*TRY IT*.
In the entries below, how many lines hold the string "OVERSAMPLE"? Answer with the number only.

*** Opening INFORMATION GIVEN ***

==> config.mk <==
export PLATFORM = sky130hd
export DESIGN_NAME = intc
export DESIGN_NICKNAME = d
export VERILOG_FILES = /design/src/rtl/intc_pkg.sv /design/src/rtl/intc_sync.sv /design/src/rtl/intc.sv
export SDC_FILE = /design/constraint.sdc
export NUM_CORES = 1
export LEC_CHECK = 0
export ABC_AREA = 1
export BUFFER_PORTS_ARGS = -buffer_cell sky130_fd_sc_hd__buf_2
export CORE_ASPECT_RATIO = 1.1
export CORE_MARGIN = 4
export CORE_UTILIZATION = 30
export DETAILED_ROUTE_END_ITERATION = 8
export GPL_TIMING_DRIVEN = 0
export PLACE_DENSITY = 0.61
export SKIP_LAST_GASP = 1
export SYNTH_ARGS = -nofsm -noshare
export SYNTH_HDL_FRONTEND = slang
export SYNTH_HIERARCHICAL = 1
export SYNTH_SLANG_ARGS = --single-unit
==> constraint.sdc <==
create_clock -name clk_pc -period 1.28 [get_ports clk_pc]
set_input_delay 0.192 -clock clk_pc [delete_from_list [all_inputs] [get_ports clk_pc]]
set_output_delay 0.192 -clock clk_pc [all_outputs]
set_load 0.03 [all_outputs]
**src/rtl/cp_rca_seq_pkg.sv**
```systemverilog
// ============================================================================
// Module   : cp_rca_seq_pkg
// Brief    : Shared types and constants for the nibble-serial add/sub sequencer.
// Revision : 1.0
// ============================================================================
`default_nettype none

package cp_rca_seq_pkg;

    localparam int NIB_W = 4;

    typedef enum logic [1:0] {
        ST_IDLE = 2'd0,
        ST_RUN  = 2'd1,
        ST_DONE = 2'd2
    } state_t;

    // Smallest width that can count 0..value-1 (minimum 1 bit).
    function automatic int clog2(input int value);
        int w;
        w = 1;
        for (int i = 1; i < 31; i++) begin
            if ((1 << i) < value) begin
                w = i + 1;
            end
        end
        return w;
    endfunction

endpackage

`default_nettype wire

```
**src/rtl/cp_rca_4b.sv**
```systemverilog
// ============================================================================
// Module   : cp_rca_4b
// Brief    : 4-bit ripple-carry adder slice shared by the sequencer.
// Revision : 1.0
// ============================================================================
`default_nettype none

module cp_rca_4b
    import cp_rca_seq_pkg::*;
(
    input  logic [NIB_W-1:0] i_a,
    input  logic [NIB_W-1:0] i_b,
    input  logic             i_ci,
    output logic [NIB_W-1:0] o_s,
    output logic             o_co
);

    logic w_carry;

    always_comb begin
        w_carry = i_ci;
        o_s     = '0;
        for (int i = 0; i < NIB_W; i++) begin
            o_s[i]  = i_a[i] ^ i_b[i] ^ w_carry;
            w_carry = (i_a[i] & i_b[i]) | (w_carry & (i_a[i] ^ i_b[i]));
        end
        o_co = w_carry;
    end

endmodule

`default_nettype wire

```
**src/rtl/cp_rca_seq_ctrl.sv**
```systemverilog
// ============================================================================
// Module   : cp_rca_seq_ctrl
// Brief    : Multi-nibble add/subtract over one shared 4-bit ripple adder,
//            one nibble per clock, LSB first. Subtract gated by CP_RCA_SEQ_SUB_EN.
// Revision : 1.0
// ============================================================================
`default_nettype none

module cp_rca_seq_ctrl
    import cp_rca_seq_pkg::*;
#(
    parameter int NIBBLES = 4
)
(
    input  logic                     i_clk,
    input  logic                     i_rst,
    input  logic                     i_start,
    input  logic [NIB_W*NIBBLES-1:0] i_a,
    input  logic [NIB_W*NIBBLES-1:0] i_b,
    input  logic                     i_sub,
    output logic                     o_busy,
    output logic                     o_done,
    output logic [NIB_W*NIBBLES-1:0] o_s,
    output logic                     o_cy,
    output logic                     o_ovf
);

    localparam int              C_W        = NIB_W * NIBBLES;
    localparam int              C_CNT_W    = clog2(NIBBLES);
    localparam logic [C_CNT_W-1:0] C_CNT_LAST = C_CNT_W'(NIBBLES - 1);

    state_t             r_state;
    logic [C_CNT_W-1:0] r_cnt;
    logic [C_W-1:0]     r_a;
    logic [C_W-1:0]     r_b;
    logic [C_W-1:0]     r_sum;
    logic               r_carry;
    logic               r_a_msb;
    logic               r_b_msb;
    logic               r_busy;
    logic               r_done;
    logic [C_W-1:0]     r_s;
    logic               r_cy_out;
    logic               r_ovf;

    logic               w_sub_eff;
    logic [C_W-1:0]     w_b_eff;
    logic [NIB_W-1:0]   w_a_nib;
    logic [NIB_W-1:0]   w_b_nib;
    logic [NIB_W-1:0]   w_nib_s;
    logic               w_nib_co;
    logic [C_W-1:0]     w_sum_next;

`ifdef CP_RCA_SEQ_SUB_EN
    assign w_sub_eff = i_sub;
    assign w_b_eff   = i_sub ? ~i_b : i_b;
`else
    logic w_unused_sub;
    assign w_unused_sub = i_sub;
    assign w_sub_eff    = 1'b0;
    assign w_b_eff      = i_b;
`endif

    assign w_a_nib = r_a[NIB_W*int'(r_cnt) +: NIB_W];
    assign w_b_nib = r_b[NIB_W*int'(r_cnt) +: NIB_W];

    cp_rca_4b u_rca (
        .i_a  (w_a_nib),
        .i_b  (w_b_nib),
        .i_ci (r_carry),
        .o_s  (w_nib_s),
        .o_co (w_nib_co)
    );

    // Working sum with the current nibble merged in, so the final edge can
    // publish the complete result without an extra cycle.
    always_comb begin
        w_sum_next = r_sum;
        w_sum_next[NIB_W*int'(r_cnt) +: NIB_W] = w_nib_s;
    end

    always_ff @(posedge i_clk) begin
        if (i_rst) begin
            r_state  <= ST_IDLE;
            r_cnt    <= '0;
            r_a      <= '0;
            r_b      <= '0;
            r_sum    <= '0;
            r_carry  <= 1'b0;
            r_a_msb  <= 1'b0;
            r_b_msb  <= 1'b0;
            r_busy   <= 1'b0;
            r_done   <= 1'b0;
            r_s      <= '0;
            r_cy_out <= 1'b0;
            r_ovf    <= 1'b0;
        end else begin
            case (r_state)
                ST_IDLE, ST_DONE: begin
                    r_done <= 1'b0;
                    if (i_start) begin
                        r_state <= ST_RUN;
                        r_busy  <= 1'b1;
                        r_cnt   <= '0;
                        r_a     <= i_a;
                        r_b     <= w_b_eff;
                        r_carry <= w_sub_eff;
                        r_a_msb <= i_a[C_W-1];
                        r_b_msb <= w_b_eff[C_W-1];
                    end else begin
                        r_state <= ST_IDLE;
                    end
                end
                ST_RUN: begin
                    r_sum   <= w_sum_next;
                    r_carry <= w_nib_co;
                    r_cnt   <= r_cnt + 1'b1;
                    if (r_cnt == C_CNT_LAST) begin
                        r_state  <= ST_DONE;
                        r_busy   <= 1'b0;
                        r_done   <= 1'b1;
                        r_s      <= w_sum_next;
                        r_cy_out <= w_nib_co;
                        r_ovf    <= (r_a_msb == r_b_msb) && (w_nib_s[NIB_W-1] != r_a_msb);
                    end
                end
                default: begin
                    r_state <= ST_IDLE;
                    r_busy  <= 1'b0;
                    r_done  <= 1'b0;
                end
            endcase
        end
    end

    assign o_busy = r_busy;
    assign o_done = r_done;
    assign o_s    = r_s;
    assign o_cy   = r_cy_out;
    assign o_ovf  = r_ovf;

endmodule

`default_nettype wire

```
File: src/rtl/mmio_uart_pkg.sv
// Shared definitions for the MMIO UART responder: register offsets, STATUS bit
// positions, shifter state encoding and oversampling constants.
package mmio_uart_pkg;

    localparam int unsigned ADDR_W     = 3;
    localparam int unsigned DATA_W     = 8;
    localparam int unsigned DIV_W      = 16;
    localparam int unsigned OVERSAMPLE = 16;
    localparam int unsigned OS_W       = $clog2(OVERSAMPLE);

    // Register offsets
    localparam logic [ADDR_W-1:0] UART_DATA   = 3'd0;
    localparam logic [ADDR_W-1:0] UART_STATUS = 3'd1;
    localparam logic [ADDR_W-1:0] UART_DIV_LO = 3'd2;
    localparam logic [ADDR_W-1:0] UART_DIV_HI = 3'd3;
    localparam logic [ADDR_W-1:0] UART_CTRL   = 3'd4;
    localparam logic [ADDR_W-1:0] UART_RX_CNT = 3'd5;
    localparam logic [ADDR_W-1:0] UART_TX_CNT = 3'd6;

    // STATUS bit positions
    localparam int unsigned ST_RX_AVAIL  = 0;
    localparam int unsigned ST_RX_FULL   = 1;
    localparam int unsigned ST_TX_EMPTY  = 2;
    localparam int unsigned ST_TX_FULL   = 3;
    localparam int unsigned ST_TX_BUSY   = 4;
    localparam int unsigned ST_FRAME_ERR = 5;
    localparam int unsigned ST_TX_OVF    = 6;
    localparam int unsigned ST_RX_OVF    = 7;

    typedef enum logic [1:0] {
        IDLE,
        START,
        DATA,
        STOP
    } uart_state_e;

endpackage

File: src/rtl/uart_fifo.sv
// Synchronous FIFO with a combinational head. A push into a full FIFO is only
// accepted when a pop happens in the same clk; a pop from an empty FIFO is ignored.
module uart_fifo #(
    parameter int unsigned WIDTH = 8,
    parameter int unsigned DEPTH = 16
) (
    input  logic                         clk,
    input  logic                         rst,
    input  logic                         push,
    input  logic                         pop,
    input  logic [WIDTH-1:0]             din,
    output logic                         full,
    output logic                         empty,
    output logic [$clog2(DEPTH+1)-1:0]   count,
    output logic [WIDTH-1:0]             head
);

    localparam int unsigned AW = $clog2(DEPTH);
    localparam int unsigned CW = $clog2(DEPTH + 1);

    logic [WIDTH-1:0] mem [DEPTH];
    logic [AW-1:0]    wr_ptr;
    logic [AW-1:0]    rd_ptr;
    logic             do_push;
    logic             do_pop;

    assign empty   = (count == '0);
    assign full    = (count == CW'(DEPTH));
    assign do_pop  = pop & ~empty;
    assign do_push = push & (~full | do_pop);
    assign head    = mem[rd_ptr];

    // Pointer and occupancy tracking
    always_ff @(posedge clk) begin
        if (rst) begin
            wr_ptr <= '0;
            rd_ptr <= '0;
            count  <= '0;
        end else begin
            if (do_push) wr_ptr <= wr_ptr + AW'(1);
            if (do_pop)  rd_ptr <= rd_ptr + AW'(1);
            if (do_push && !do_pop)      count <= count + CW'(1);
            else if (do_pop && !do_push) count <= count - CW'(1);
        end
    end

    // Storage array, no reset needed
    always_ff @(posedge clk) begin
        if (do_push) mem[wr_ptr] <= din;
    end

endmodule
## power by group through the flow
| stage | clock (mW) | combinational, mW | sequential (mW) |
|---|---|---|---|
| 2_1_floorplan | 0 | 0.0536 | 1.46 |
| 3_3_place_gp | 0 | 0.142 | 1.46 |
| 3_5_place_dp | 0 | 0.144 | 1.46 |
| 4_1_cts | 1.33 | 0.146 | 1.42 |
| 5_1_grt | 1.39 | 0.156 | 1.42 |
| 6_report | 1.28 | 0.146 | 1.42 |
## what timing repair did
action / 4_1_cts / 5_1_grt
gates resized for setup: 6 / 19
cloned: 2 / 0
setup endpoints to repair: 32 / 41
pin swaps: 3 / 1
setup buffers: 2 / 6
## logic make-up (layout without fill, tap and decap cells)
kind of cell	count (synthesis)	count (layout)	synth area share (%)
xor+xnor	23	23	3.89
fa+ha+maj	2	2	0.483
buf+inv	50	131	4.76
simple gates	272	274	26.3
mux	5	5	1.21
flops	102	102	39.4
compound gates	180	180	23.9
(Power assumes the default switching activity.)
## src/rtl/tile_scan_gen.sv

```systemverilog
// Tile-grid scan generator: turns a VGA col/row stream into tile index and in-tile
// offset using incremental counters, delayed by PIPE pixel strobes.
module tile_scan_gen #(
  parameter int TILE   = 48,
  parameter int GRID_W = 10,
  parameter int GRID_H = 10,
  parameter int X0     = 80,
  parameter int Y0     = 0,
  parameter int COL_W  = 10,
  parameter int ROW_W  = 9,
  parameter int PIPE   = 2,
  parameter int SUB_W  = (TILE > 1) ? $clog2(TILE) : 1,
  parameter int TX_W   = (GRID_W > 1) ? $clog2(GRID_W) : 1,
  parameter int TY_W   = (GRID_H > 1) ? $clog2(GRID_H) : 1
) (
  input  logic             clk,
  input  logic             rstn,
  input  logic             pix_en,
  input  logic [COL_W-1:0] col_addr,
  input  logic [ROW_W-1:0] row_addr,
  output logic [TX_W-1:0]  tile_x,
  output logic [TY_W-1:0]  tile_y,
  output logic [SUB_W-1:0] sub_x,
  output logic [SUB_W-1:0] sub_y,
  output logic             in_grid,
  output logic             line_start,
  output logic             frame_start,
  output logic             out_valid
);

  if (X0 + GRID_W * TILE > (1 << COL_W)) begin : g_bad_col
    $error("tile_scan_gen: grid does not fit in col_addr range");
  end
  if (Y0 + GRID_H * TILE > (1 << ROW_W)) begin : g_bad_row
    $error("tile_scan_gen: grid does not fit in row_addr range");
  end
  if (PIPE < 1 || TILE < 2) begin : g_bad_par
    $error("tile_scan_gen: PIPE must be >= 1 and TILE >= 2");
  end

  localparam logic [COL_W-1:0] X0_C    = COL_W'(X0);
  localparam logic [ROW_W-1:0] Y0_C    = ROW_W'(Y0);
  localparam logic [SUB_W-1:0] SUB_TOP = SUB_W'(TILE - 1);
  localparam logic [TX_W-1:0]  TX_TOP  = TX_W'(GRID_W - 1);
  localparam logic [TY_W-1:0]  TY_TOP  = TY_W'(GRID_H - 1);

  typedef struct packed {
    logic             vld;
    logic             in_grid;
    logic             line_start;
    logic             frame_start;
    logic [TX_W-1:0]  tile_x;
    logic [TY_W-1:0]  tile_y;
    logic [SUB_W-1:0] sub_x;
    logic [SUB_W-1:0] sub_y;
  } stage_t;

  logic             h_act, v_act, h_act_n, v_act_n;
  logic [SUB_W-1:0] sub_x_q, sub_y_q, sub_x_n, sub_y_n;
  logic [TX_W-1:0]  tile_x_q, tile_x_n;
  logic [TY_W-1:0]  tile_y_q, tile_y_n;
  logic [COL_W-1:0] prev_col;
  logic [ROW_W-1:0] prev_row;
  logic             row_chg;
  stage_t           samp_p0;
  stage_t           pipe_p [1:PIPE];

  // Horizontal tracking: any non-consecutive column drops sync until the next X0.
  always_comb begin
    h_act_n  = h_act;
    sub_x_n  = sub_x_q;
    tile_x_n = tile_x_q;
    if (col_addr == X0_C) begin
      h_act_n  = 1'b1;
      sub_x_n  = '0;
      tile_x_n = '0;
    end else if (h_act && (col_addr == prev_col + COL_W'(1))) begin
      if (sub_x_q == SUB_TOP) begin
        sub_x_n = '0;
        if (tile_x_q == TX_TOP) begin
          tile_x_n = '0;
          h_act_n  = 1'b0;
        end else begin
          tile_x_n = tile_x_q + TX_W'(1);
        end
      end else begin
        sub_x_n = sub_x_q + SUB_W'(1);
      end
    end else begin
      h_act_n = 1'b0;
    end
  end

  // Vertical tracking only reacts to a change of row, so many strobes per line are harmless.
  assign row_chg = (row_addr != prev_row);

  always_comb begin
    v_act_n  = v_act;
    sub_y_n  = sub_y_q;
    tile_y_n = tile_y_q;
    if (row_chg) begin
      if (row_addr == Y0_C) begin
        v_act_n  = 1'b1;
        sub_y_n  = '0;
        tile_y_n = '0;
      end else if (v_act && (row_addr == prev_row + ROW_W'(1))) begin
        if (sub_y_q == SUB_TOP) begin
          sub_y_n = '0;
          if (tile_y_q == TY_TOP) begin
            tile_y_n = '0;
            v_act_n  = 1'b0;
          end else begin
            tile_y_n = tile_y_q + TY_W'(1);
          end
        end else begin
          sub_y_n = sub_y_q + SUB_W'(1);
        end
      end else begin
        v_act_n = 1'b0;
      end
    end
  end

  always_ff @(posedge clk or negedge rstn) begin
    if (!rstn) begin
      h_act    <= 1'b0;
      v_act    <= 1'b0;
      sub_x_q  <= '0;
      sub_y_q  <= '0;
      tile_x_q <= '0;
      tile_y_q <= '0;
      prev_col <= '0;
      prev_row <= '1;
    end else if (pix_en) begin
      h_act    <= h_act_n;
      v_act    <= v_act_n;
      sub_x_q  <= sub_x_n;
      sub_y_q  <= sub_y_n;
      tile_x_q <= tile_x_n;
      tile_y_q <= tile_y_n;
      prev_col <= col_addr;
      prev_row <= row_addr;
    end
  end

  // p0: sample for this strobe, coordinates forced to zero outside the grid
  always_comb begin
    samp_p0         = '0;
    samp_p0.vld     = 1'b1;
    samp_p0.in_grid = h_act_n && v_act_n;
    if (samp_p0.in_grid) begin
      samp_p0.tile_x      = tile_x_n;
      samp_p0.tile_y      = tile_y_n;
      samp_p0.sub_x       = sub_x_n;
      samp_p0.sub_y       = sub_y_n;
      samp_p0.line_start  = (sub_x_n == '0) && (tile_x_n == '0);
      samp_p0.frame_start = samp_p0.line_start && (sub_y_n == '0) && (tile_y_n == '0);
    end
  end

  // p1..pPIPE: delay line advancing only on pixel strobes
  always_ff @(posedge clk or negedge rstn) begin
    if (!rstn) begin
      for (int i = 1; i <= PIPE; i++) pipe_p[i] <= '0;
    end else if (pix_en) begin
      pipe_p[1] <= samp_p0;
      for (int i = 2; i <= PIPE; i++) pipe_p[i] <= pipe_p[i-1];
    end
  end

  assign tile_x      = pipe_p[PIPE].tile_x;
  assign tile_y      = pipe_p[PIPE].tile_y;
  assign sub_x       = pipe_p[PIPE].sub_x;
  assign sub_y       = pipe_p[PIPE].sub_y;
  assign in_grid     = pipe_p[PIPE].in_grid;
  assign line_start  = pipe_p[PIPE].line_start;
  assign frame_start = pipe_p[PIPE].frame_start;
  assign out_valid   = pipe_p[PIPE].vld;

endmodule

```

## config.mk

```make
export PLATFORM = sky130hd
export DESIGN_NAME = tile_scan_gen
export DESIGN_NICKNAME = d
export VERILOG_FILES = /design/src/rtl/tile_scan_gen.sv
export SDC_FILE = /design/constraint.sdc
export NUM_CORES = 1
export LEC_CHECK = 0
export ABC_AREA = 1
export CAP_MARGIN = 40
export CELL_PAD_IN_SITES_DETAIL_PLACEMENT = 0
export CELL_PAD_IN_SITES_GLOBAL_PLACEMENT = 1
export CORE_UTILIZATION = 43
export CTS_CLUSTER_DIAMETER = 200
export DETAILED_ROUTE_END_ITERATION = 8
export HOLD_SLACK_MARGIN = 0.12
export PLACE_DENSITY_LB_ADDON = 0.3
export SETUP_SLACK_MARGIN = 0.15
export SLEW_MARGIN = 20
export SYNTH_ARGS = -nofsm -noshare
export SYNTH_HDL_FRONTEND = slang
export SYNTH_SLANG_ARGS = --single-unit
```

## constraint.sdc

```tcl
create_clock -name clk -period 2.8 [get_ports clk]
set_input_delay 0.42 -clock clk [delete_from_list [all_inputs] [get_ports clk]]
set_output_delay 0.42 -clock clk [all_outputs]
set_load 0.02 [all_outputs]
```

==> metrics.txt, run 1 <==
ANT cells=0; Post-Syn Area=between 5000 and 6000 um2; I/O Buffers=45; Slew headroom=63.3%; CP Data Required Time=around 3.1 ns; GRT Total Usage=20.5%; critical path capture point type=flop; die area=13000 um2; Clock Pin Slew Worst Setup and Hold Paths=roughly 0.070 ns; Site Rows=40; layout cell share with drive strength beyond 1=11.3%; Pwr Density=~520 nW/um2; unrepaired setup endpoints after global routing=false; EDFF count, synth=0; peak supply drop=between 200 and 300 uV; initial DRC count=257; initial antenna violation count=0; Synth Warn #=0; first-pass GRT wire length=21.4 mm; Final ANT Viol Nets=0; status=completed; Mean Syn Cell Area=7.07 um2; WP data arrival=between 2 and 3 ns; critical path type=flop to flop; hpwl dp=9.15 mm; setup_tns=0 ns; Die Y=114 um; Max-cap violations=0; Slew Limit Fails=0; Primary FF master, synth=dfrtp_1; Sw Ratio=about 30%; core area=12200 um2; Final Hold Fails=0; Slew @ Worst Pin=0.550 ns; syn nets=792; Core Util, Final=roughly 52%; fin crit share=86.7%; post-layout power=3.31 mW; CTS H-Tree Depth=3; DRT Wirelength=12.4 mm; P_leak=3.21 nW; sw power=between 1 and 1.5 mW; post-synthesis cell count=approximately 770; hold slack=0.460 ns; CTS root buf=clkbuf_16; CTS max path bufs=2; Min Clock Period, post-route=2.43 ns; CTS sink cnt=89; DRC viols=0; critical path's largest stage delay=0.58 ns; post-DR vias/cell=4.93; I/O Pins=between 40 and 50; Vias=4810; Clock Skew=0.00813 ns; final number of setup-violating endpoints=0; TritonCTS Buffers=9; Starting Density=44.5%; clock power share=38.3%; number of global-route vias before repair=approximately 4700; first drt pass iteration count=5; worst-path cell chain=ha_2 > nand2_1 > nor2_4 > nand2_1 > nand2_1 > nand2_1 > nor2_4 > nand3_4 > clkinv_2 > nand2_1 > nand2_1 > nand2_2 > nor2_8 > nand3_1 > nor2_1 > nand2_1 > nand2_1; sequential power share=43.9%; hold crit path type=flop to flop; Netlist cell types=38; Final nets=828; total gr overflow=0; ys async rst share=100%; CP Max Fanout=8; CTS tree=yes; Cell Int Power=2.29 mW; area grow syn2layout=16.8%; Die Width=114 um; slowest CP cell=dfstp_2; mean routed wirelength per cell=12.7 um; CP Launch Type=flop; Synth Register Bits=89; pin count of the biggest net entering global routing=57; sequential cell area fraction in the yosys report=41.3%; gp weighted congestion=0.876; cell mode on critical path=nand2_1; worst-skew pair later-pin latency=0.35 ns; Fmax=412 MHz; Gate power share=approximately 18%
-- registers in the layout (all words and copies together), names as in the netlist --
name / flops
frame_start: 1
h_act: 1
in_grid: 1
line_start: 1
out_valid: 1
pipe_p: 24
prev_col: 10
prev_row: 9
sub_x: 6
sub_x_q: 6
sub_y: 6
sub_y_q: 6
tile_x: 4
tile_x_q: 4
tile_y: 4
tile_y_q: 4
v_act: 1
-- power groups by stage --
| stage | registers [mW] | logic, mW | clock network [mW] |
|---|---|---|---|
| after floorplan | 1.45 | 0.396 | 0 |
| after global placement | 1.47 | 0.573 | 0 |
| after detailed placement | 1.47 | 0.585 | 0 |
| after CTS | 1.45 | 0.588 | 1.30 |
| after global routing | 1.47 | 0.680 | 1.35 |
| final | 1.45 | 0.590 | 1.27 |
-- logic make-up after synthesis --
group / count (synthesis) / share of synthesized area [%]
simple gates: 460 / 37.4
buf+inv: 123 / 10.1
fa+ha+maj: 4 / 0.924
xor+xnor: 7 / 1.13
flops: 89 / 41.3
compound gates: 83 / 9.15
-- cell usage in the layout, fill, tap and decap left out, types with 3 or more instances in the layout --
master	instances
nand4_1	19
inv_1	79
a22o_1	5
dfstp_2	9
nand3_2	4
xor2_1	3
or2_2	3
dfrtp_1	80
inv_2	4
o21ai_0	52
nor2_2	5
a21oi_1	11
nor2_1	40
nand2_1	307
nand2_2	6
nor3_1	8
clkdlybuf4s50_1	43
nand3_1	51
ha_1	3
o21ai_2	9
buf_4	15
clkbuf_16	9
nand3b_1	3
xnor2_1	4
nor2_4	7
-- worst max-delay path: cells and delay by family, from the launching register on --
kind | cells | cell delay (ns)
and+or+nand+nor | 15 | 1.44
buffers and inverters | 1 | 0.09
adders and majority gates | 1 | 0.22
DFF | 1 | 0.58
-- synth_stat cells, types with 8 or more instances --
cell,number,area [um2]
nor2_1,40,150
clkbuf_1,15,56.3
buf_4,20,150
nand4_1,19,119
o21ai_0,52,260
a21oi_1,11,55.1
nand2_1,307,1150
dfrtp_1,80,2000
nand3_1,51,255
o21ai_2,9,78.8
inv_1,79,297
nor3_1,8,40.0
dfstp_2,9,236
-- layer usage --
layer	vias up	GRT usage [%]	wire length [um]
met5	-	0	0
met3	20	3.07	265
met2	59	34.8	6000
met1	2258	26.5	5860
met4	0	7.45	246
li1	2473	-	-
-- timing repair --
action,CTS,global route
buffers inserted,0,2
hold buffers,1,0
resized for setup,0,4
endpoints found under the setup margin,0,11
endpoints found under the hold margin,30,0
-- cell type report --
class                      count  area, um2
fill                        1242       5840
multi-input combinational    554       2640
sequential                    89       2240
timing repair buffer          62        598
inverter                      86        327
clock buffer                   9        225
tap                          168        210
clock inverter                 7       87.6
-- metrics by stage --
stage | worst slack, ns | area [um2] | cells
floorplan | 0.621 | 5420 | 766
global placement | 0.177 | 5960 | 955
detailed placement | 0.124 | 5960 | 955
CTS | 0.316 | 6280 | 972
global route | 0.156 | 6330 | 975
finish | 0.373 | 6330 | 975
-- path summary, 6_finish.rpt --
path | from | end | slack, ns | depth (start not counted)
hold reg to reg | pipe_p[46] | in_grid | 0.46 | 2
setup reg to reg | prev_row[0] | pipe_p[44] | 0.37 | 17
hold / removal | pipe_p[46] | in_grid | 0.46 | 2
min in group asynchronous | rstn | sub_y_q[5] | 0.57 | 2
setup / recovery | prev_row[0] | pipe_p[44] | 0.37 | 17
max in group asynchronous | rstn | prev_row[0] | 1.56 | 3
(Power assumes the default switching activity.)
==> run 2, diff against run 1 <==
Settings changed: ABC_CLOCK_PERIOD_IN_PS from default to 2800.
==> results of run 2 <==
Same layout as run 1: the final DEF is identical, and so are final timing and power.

*** Closing INFORMATION GIVEN ***

*TASK ANSWER*.
2